The engineers facing up to Sir Robert McAlpine have all suffered a similar experience. After becoming active trade union members in the construction industry, they were added to an extensive blacklist held by a private company called the Consulting Association (CA), and their details were sold to construction firms across the industry. As a result, they have struggled to find work and have effectively been locked out of the sector, conveniently reducing trade union activity in the industry and diminishing the impetus for employers to pay fair wages, provide decent terms and conditions, and follow basic safety protocols to protect their employees’ lives in a dangerous industry.

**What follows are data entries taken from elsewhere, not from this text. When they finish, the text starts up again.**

What follows belongs to an exercise in optimizing a design on an open flow for small area; a production flow would make more cautious choices.
Only simulation tests tie the RTL to the original design; equivalence was not proved.
No activity file was given, so power comes from the tool's default toggle rates.

the baseline:
==> flow/design.v <==
`default_nettype none
package mmcm_drp_pkg;
   localparam int DRP_ADDR_W = 7;
   localparam int DRP_DATA_W = 16;
   typedef enum logic [1:0] {
      IDLE = 2'd0,
      BUSY = 2'd1,
      ACK  = 2'd2
   } drp_state_t;
   localparam logic [DRP_ADDR_W-1:0] CLKOUT0_REG1  = 7'h08;
   localparam logic [DRP_ADDR_W-1:0] CLKOUT0_REG2  = 7'h09;
   localparam logic [DRP_ADDR_W-1:0] DIVCLK        = 7'h16;
   localparam logic [DRP_ADDR_W-1:0] CLKFBOUT_REG1 = 7'h14;
   localparam logic [DRP_ADDR_W-1:0] POWER         = 7'h28;
endpackage
`default_nettype wire
`default_nettype none
module mmcm_drp_lock_model #(
   parameter int LOCK_DELAY = 64
) (
   input  logic clk,
   input  logic reset_n,
   input  logic rst_mmcm,
   output logic locked
);
   localparam int CW = $clog2(LOCK_DELAY);
   logic [CW-1:0] cnt;
   always_ff @(posedge clk or negedge reset_n) begin
      if (!reset_n) begin
         cnt    <= '0;
         locked <= 1'b0;
      end else if (rst_mmcm) begin
         cnt    <= '0;
         locked <= 1'b0;
      end else begin
         cnt    <= cnt + CW'(1);
         if (cnt == CW'(LOCK_DELAY - 1)) locked <= 1'b1;
      end
   end
endmodule
`default_nettype wire
`default_nettype none
module mmcm_drp_responder #(
   parameter int              RD_LATENCY = 3,
   parameter int              WR_LATENCY = 3,
   parameter int              LOCK_DELAY = 64,
   parameter logic [15:0]     INIT_WORD  = 16'h0
) (
   input  logic                  clk,
   input  logic                  reset_n,
   input  logic                  den,
   input  logic                  dwe,
   input  logic [mmcm_drp_pkg::DRP_ADDR_W-1:0] daddr,
   input  logic [mmcm_drp_pkg::DRP_DATA_W-1:0] din,
   output logic [mmcm_drp_pkg::DRP_DATA_W-1:0] dout,
   output logic                  drdy,
   input  logic                  rst_mmcm,
   output logic                  locked,
   output logic                  proto_err
);
   localparam int AW    = mmcm_drp_pkg::DRP_ADDR_W;
   localparam int DW    = mmcm_drp_pkg::DRP_DATA_W;
   localparam int WORDS = 2**AW;
   localparam int PORTS = WORDS / 4;
   logic            den_q;
   logic            busy1, busy2;
   logic            dwe_l;
   logic            cleared;
   logic [AW-1:0]   addr_l;
   logic [DW-1:0]   hold;
   logic            idle, den_rise, accept, held_change;
   assign idle        = ~(busy1 | busy2 | drdy);
   assign den_rise    = den & ~den_q;
   assign accept      = idle & den_rise;
   assign held_change = (busy1 | busy2) & den & den_q & ((dwe != dwe_l) || (daddr != addr_l));
   always_ff @(posedge clk or negedge reset_n) begin
      if (!reset_n) begin
         den_q     <= 1'b0;
         busy1     <= 1'b0;
         busy2     <= 1'b0;
         drdy      <= 1'b0;
         proto_err <= 1'b0;
      end else begin
         den_q <= den;
         busy1 <= accept;
         busy2 <= busy1;
         drdy  <= busy2;
         if ((den_rise & ~idle) | held_change) proto_err <= 1'b1;
      end
   end
   always_ff @(posedge clk) begin
      if (accept) begin
         dwe_l  <= dwe;
         addr_l <= daddr;
      end
   end
   logic [AW-1:0]    rot;
   logic [AW-1:0]    a_cur, pos;
   logic             hit, wr_go, rd_go;
   logic [PORTS-1:0] psel_w, psel_r;
   logic [DW-1:0]    src, src_n;
   always_ff @(posedge clk or negedge reset_n) begin
      if (!reset_n) rot <= '0;
      else          rot <= rot + AW'(1);
   end
   assign a_cur = idle ? daddr : addr_l;
   assign pos   = a_cur + rot;
   assign hit   = (pos[1:0] == 2'd0);
   assign wr_go = idle ? (den_rise & dwe) : dwe_l;
   assign rd_go = cleared & (idle ? ~dwe : ~dwe_l);
   assign src   = idle ? din : hold;
   assign src_n = ~src;
   always_comb begin
      for (int j = 0; j < PORTS; j++) begin
         psel_w[j] = wr_go && hit && (pos[AW-1:2] == (AW-2)'(j));
         psel_r[j] = rd_go && hit && (pos[AW-1:2] == (AW-2)'(j));
      end
   end
   always_ff @(posedge clk or negedge reset_n) begin
      if (!reset_n)              cleared <= 1'b0;
      else if (rot[1:0] == 2'd3) cleared <= 1'b1;
   end
   logic [DW-1:0]    slot [WORDS];
   for (genvar k = 0; k < WORDS; k++) begin : g_slot
      localparam int PREV = (k + WORDS - 1) % WORDS;
      if (k % 4 == 1) begin : g_port
         logic          wr_here, keep;
         logic [DW-1:0] d;
         assign wr_here = psel_w[k/4];
         assign keep    = cleared & ~wr_here;
         for (genvar b = 0; b < DW; b++) begin : g_bit
            if ((k / 4) % 2 == 0) begin : g_inv
               mmcm_drp_aoi22 u_gate (.a1(src[b]), .a2(wr_here), .b1(slot[PREV][b]), .b2(keep),
                                      .y(d[b]));
            end else begin : g_true
               mmcm_drp_oai22 u_gate (.a1(src_n[b]), .a2(~wr_here), .b1(slot[PREV][b]),
                                      .b2(~keep), .y(d[b]));
            end
         end
         always_ff @(posedge clk) slot[k] <= d;
      end else begin : g_pass
         always_ff @(posedge clk) slot[k] <= slot[PREV];
      end
   end
   logic [DW-1:0] tap;
   for (genvar b = 0; b < DW; b++) begin : g_tap
      logic [5:0] lo;    
      logic [7:0] hi;    
      logic       lo_a, lo_b, t1, t2;
      for (genvar g = 0; g < 4; g++) begin : g_t3
         mmcm_drp_aoi222 u_gate (
            .a1(psel_r[6*g]),     .a2(slot[24*g][b]),
            .b1(psel_r[6*g + 2]), .b2(slot[24*g + 8][b]),
            .c1(psel_r[6*g + 4]), .c2(slot[24*g + 16][b]),
            .y(lo[g]));
      end
      for (genvar g = 0; g < 2; g++) begin : g_t2
         mmcm_drp_aoi22 u_gate (
            .a1(psel_r[24 + 4*g]), .a2(slot[96 + 16*g][b]),
            .b1(psel_r[26 + 4*g]), .b2(slot[104 + 16*g][b]),
            .y(lo[4 + g]));
      end
      for (genvar g = 0; g < 8; g++) begin : g_i2
         mmcm_drp_oai22 u_gate (
            .a1(~psel_r[4*g + 1]), .a2(slot[16*g + 4][b]),
            .b1(~psel_r[4*g + 3]), .b2(slot[16*g + 12][b]),
            .y(hi[g]));
      end
      mmcm_drp_nor4  u_na (.a(hi[0]), .b(hi[1]), .c(hi[2]), .d(hi[3]), .y(lo_a));
      mmcm_drp_nor4  u_nb (.a(hi[4]), .b(hi[5]), .c(hi[6]), .d(hi[7]), .y(lo_b));
      mmcm_drp_nand4 u_t1 (.a(lo_a), .b(lo_b), .c(lo[0]), .d(lo[1]), .y(t1));
      mmcm_drp_nand4 u_t2 (.a(lo[2]), .b(lo[3]), .c(lo[4]), .d(lo[5]), .y(t2));
      assign tap[b] = t1 | t2;
   end
   always_ff @(posedge clk) begin
      if (idle & dwe) hold <= din;
      else            hold <= tap | (hold & {DW{~idle}});
   end
   assign dout = (drdy & ~dwe_l) ? (tap | hold) : '0;
   mmcm_drp_lock_model #(
      .LOCK_DELAY (LOCK_DELAY)
   ) u_lock (
      .clk      (clk),
      .reset_n  (reset_n),
      .rst_mmcm (rst_mmcm),
      .locked   (locked)
   );
endmodule
module mmcm_drp_aoi22 (
   input  logic a1, a2, b1, b2,
   output logic y
);
   assign y = ~((a1 & a2) | (b1 & b2));
endmodule
module mmcm_drp_oai22 (
   input  logic a1, a2, b1, b2,
   output logic y
);
   assign y = ~((a1 | a2) & (b1 | b2));
endmodule
module mmcm_drp_aoi222 (
   input  logic a1, a2, b1, b2, c1, c2,
   output logic y
);
   assign y = ~((a1 & a2) | (b1 & b2) | (c1 & c2));
endmodule
module mmcm_drp_nor4 (
   input  logic a, b, c, d,
   output logic y
);
   assign y = ~(a | b | c | d);
endmodule
module mmcm_drp_nand4 (
   input  logic a, b, c, d,
   output logic y
);
   assign y = ~(a & b & c & d);
endmodule
`default_nettype wire
Settings: LEC_CHECK=0, CAP_MARGIN=20, CORE_MARGIN=2, CORE_UTILIZATION=72, PLACE_DENSITY=0.8, SLEW_MARGIN=20, SYNTH_HIERARCHICAL=1; clock period 10.0 ns.
standard.sh (not shown) runs the stock make flow with config.mk's settings and CLKGATE_MAP_FILE= SYNTH_SCRIPT=/design/flow/synth_recipe.tcl, a recipe that flattens the netlist after the stock synthesis.
==> flow/flow/run.sh <==
#!/bin/bash
# The standard synthesis, then every combinational cell set to its smallest drive strength
# (the placer's repair steps size up what needs it), then the standard layout with clock tree
# synthesis told not to add dummy loads and to use mid-sized clock buffers with larger sink
# clusters, and the port buffers made with the smallest buffer. Each step's output goes to a log of its own here; ORFS's logs stay in orfs/logs.
set -euo pipefail
R=orfs/results/$FLOW_PLATFORM/mmcm_drp_responder/base
bash standard.sh synth > standard_synth.log 2>&1
python3 flow/downsize.py "$FLOW_HOME/platforms/$FLOW_PLATFORM/lib/sky130_fd_sc_hd__tt_025C_1v80.lib" \
  $R/1_2_yosys.v > downsize.log 2>&1
rm -f $R/1_synth.odb $R/1_synth.sdc
bash standard.sh \
  "CTS_ARGS=-sink_clustering_enable -repair_clock_nets -buf_list sky130_fd_sc_hd__clkbuf_8 -sink_clustering_size 16 -sink_clustering_max_diameter 45 -dont_use_dummy_load" \
  "BUFFER_PORTS_ARGS=-buffer_cell sky130_fd_sc_hd__buf_1" \
  finish > standard.log 2>&1
Other scripts of this flow, unchanged in this note and not shown: flow/flow/downsize.py
Ran to the end and failed final checks on negative setup slack: the baseline.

And why are the workers forced to take Sir Robert McAlpine to court on a conspiracy charge? Unbelievably, blacklisting – a practice which has the sole purpose of discriminating against workers and making their lives harder – is perfectly legal in the UK.

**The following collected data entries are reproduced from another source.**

This is an optimization exercise on Yosys and OpenROAD, whose aim is a short achievable clock period, not a production implementation. RTL that was checked went through simulation tests only; none was proved equivalent to the original. No driver is modelled on the clock port, so clocking that relies on it looks cheaper here than on a real chip. Power and IR drop assume default switching activity.

==> flow/design.v (excerpt) <==
module branch_predictor #(
  parameter int ENTRIES = 16,
  parameter int INDEX_W = 4
) (
  input  logic        clk_i,
  input  logic        rst_i,
  input  logic [31:0] fetch_pc_i,
  output logic [31:0] next_pc_o,
  output logic        pred_taken_o,
  output logic [31:0] pred_target_o,
  input  logic        mem_stall_i,
  input  logic        upd_valid_i,
  input  logic [31:0] upd_pc_i,
  input  logic        upd_taken_i,
  input  logic [31:0] upd_target_i,
  input  logic        upd_pred_taken_i,
  input  logic [31:0] upd_pred_target_i,
  output logic        mispredict_o,
  output logic [31:0] redirect_pc_o,
  output logic [31:0] branch_cnt_o,
  output logic [31:0] mispred_cnt_o
);
For scale: ~300 I/O pins, ~50000 sq um of cells after synthesis.
==> flow/config.mk <==
export PLATFORM = sky130hd
export DESIGN_NAME = branch_predictor
export DESIGN_NICKNAME = branch_predictor
export VERILOG_FILES = /design/flow/design.v
export SDC_FILE = /design/flow/constraint.sdc
export NUM_CORES = 4
export LEC_CHECK = 0
export ABC_CLOCK_PERIOD_IN_PS = 4000
export CAP_MARGIN = 20
export CORE_MARGIN = 2
export CORE_UTILIZATION = 40
export SETUP_SLACK_MARGIN = 2.5
export SLEW_MARGIN = 20
export SYNTH_HIERARCHICAL = 1
==> flow/constraint.sdc <==
create_clock -name core_clock -period 7.0 [get_ports {clk_i}]
set_input_delay 1.4000 -clock core_clock [delete_from_list [all_inputs] [get_ports {clk_i}]]
set_output_delay 1.4000 -clock core_clock [all_outputs]
set_load 0.01 [all_outputs]
standard.sh (not shown) runs the stock make flow with config.mk's settings and CLKGATE_MAP_FILE= SYNTH_SCRIPT=/design/flow/synth_recipe.tcl, a recipe that flattens the netlist after the stock synthesis.
==> flow/flow/run.sh <==
#!/bin/bash
# Standard layout, with the delay cells (clkdlybuf4s*, dlygate*, dlymetal*,
# dlybuf*) kept out of port buffering and timing repair. Synthesis is the
# standard one, run unchanged first; the later steps source flow/dont_use.tcl
# through ORFS's PRE_<step>_TCL hooks. Each tool's output goes to a log here.
set -euo pipefail
H="$PWD/flow/dont_use.tcl"
bash standard.sh synth > synth.log 2>&1
bash standard.sh \
  PRE_FLOORPLAN_TCL="$H" PRE_GLOBAL_PLACE_TCL="$H" PRE_RESIZE_TCL="$H" \
  PRE_DETAIL_PLACE_TCL="$H" PRE_CTS_TCL="$H" PRE_GLOBAL_ROUTE_TCL="$H" \
  PRE_DETAIL_ROUTE_TCL="$H" PRE_FILLCELL_TCL="$H" \
  finish > layout.log 2>&1
==> flow/flow/dont_use.tcl <==
# Keep delay cells out of port buffering and timing repair.
set_dont_use [get_lib_cells {sky130_fd_sc_hd__clkdlybuf4s* sky130_fd_sc_hd__dlygate* sky130_fd_sc_hd__dlymetal* sky130_fd_sc_hd__dlybuf*}]
==> next run, changes <==
--- a/flow/design.v
+++ b/flow/design.v
@@ -98,42 +98,41 @@
     bp_nand3 u_st (.a(idx_lo[i%4]), .b(idx_hi[i/4]), .c(valid_taken[i]), .y(st_n));
     bp_nor2  u_eh (.a(g), .b(sh_n), .y(eh));
     bp_nor2  u_et (.a(g), .b(st_n), .y(et));
     bp_nand4 u_nh (.a(e[0]), .b(e[1]), .c(e[2]), .d(eh), .y(fetch_nh[i]));
     bp_nand4 u_nt (.a(e[0]), .b(e[1]), .c(e[2]), .d(et), .y(fetch_nt[i]));
   end
-  logic [3:0] hq, tq;
-  logic [7:0] hit_c, take_c;
-  logic [1:0] tr0;
-  for (genvar j = 0; j < 4; j++) begin : g_q
-    bp_nand4 u_hq (.a(fetch_nh[4*j]), .b(fetch_nh[4*j+1]), .c(fetch_nh[4*j+2]), .d(fetch_nh[4*j+3]), .y(hq[j]));
-    bp_nand4 u_tq (.a(fetch_nt[4*j]), .b(fetch_nt[4*j+1]), .c(fetch_nt[4*j+2]), .d(fetch_nt[4*j+3]), .y(tq[j]));
-  end
-  for (genvar c = 0; c < 4; c++) begin : g_r
-    logic [1:0] hr, tr;
+  logic [3:0] hq [2];
+  logic [3:0] tq [2];
+  logic [1:0] hr [8];
+  logic [1:0] tr [8];
+  logic [1:0] tr_p;
+  for (genvar c = 0; c < 2; c++) begin : g_q
+    for (genvar j = 0; j < 4; j++) begin : g_j
+      bp_nand4 u_hq (.a(fetch_nh[4*j]), .b(fetch_nh[4*j+1]), .c(fetch_nh[4*j+2]), .d(fetch_nh[4*j+3]), .y(hq[c][j]));
+      bp_nand4 u_tq (.a(fetch_nt[4*j]), .b(fetch_nt[4*j+1]), .c(fetch_nt[4*j+2]), .d(fetch_nt[4*j+3]), .y(tq[c][j]));
+    end
+  end
+  for (genvar c = 0; c < 8; c++) begin : g_r
     for (genvar j = 0; j < 2; j++) begin : g_j
-      bp_nor2 u_hr (.a(hq[2*j]), .b(hq[2*j+1]), .y(hr[j]));
-      bp_nor2 u_tr (.a(tq[2*j]), .b(tq[2*j+1]), .y(tr[j]));
-    end
-    for (genvar d = 0; d < 2; d++) begin : g_c
-      bp_nand2 u_hit  (.a(hr[0]), .b(hr[1]), .y(hit_c[2*c+d]));
-      bp_nand2 u_take (.a(tr[0]), .b(tr[1]), .y(take_c[2*c+d]));
-    end
-  end
-  for (genvar j = 0; j < 2; j++) begin : g_tr0
-    bp_nor2 u_tr (.a(tq[2*j]), .b(tq[2*j+1]), .y(tr0[j]));
-  end
-  bp_nand2 u_taken (.a(tr0[0]), .b(tr0[1]), .y(pred_taken_o));
+      bp_nor2 u_hr (.a(hq[c/4][2*j]), .b(hq[c/4][2*j+1]), .y(hr[c][j]));
+      bp_nor2 u_tr (.a(tq[c/4][2*j]), .b(tq[c/4][2*j+1]), .y(tr[c][j]));
+    end
+  end
+  for (genvar j = 0; j < 2; j++) begin : g_tr_p
+    bp_nor2 u_tr (.a(tq[1][2*j]), .b(tq[1][2*j+1]), .y(tr_p[j]));
+  end
+  bp_nand2 u_taken (.a(tr_p[0]), .b(tr_p[1]), .y(pred_taken_o));
   logic [31:0] fetch_seq_n;
   bp_inc_n #(.W(30)) u_fetch_inc (.a_i(fetch_pc_i[31:2]), .yn_o(fetch_seq_n[31:2]));
   assign fetch_seq_n[1:0] = ~fetch_pc_i[1:0];
   for (genvar k = 0; k < 32; k++) begin : g_o
-    logic tn;
-    bp_nand2 u_tn   (.a(take_c[k/4]), .b(fetch_tgt[k]), .y(tn));
-    bp_o21ai u_next (.a1(take_c[k/4]), .a2(fetch_seq_n[k]), .b1(tn), .y(next_pc_o[k]));
-    bp_and2  u_ptgt (.a(hit_c[k/4]), .b(fetch_tgt[k]), .y(pred_target_o[k]));
+    logic v;
+    bp_a21oi u_v    (.a1(tr[k/4][0]), .a2(tr[k/4][1]), .b1(fetch_tgt[k]), .y(v));
+    bp_a31oi u_next (.a1(tr[k/4][0]), .a2(tr[k/4][1]), .a3(fetch_seq_n[k]), .b1(v), .y(next_pc_o[k]));
+    bp_a21oi u_ptgt (.a1(hr[k/4][0]), .a2(hr[k/4][1]), .b1(fetch_tgt_n[k]), .y(pred_target_o[k]));
   end
   assign mispredict_o  = upd_valid_i &&
                          ((upd_taken_i != upd_pred_taken_i) ||
                           (upd_taken_i && (upd_target_i != upd_pred_target_i)));
   logic [31:0] upd_seq_n;
   logic [31:0] upd_target_n;
@@ -246,12 +245,18 @@
 module bp_and2 (input logic a, input logic b, output logic y);
   assign y = a && b;
 endmodule
 module bp_a22oi (input logic a1, input logic a2, input logic b1, input logic b2, output logic y);
   assign y = !(a1 && a2 || b1 && b2);
 endmodule
+module bp_a21oi (input logic a1, input logic a2, input logic b1, output logic y);
+  assign y = !(a1 && a2 || b1);
+endmodule
+module bp_a31oi (input logic a1, input logic a2, input logic a3, input logic b1, output logic y);
+  assign y = !(a1 && a2 && a3 || b1);
+endmodule
 module bp_o21ai (input logic a1, input logic a2, input logic b1, output logic y);
   assign y = !((a1 || a2) && b1);
 endmodule
 module bp_mux2i (input logic s, input logic a1, input logic a0, output logic y);
   assign y = !(s ? a1 : a0);
 endmodule
Effect:
- global-route usage is higher by 0.70 points
- via count is higher by 3.3%
- cell area is higher by 3.0%
- maximum frequency is lower by 5.4%
- synthesized cell count is lower by 1.5%
- synthesized area is about the same
- clock power is lower by about 3%
- power is lower by 1.0%
- die area hardly moves
- worst setup slack is worse by 0.27 ns
- core utilization is higher by 1.5 points
- clock-buffer cell count is lower by 4
- cell count is higher by 1.1%
Function not checked in the second run of this note: the RTL went through the layout flow alone.

## afterwards: timing with drivers on the ports
The results above use ideal ports. As a check the final layouts listed here were re-extracted and re-timed, cells and wires unchanged.
Step 1: set_driving_cell puts a clkbuf_16 on clk_i and a buf_2 on each other input, an assumption about the parent block.
Step 2 also shifts input and output timing later by t, the mid clock arrival at the registers, as if the neighbouring blocks saw the same clock.
Three values: no drivers, after step 1, after step 2; two values: the first two.
| run | shift t [ns] | slack for setup (ns) | clock arrival spread, ns | worst data-port slew with drivers (ns) |
|---|---|---|---|---|
| the first run | 0.803 | 2.238 / 2.064 / 1.368 | 0.048 / 0.048 | 0.33 |
| the second run | 0.782 | 1.968 / 1.900 / 1.356 | 0.066 / 0.067 | 0.28 |
After both steps every run listed still meets setup and hold. For the first run, which loses most, drivers alone change the setup slack by -0.174 ns; drivers and shift together by -0.870 ns.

This situation continues despite an investigation in March 2009 by the Information Commissioner revealing that CA had over 3,000 workers on a blacklist, whose details were sold to 44 major construction companies. As a result of this revelation, workers were given the opportunity to find out if and why they had been blacklisted, but when it came to punishing CA and the firms that used the group’s services, little was done.
Eventually, CA’s owner Ian Kerr was prosecuted for breaking data protection laws and fined a paltry £5,000 for significantly damaging the livelihoods of a large number of workers, while the companies that bought the information got off scot free and the people whose names were on the blacklist were offered zero in way of compensation.

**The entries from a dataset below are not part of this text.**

This design comes from an exercise in tuning for small area, a short achievable clock period and few clock cycles on the open sky130 flow, not from production work.
In this exercise RTL edits were held to simulation tests only and were not proved equivalent to the original.
Power and IR drop assume default switching activity.

## flow/design.v (module list and top-level ports; edited modules follow where they fit)
// module rgb2ac1c2_stream_ctrl: 2996 lines
// module ac_fa: 10 lines
// module ac_ha: 9 lines
// module ac_pg: 11 lines
// module ac_g: 8 lines
// module ac_sel3: 11 lines
module rgb2ac1c2_stream_ctrl #(
    parameter int unsigned WIDTH  = 640,
    parameter int unsigned HEIGHT = 480
) (
    input  logic        i_clk,
    input  logic        i_rst,
    input  logic        i_start,
    input  logic        i_coef_we,
    input  logic [3:0]  i_coef_addr,
    input  logic [15:0] i_coef_data,
    input  logic        i_valid,
    output logic        o_ready,
    input  logic [7:0]  i_R,
    input  logic [7:0]  i_G,
    input  logic [7:0]  i_B,
    output logic        o_valid,
    input  logic        i_ready,
    output logic [31:0] o_A,
    output logic [31:0] o_C1,
    output logic [31:0] o_C2,
    output logic        o_sof,
    output logic        o_eol,
    output logic        o_eof,
    output logic        o_busy,
    output logic        o_done
);
  // ...
==> flow/run.sh <==
#!/bin/bash
# synth_recipe.tcl (not shown) runs the flow's synth.tcl, then flattens the netlist and writes it again
# the make line also repeats each setting of config.mk as NAME=value (left out here)
make -C /OpenROAD-flow-scripts/flow DESIGN_CONFIG=/design/flow/config.mk WORK_HOME=/design/flow/orfs CLKGATE_MAP_FILE= SYNTH_SCRIPT=/design/flow/synth_recipe.tcl finish
==> flow/config.mk <==
export PLATFORM = sky130hd
export DESIGN_NAME = rgb2ac1c2_stream_ctrl
export DESIGN_NICKNAME = rgb2ac1c2_stream_ctrl
export VERILOG_FILES = /design/flow/design.v
export SDC_FILE = /design/flow/constraint.sdc
export NUM_CORES = 4
export LEC_CHECK = 0
export CAP_MARGIN = 20
export CORE_MARGIN = 2
export CORE_UTILIZATION = 55
export CTS_BUF_LIST = sky130_fd_sc_hd__clkbuf_16
export CTS_CLUSTER_DIAMETER = 60
export CTS_CLUSTER_SIZE = 20
export SETUP_SLACK_MARGIN = 2.8
export SLEW_MARGIN = 20
export SYNTH_HIERARCHICAL = 1
==> flow/constraint.sdc <==
create_clock -name core_clock -period 6.0 [get_ports {i_clk}]
set_input_delay 1.2000 -clock core_clock [delete_from_list [all_inputs] [get_ports {i_clk}]]
set_output_delay 1.2000 -clock core_clock [all_outputs]
set_load 0.01 [all_outputs]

Following the case, the government launched a consultation into proposed regulations it was claimed would protect workers in the future. The Institute of Employment Rights (IER) responded to the call for evidence in Ruined Lives – a publication written on behalf of construction union UCATT. In the book, IER President Professor Keith Ewing argued that “it should be a criminal offence to supply, compile, solicit or use information in connection with a prohibited list”, and that workers who have suffered financial loss as a result of being blacklisted should be duly compensated.
But when the government responded to the evidence it received in December 2009, it became clear that what politicians described as “a reprehensible activity which had no place in modern employment relations” would be frowned upon, but not outlawed.
Instead, workers were granted the right to seek compensation if they could prove they had suffered a financial loss due to being blacklisted, but no criminal penalties would apply and there would be no automatic action to repay workers for their losses unless they went out of their way to file a convincing claim. Furthermore, protection against blacklisting only applies to trade union activities, not trade union-related activities, so unofficial action like whistleblowing, complaining about health and safety standards on site and even industrial action may not be covered by the law.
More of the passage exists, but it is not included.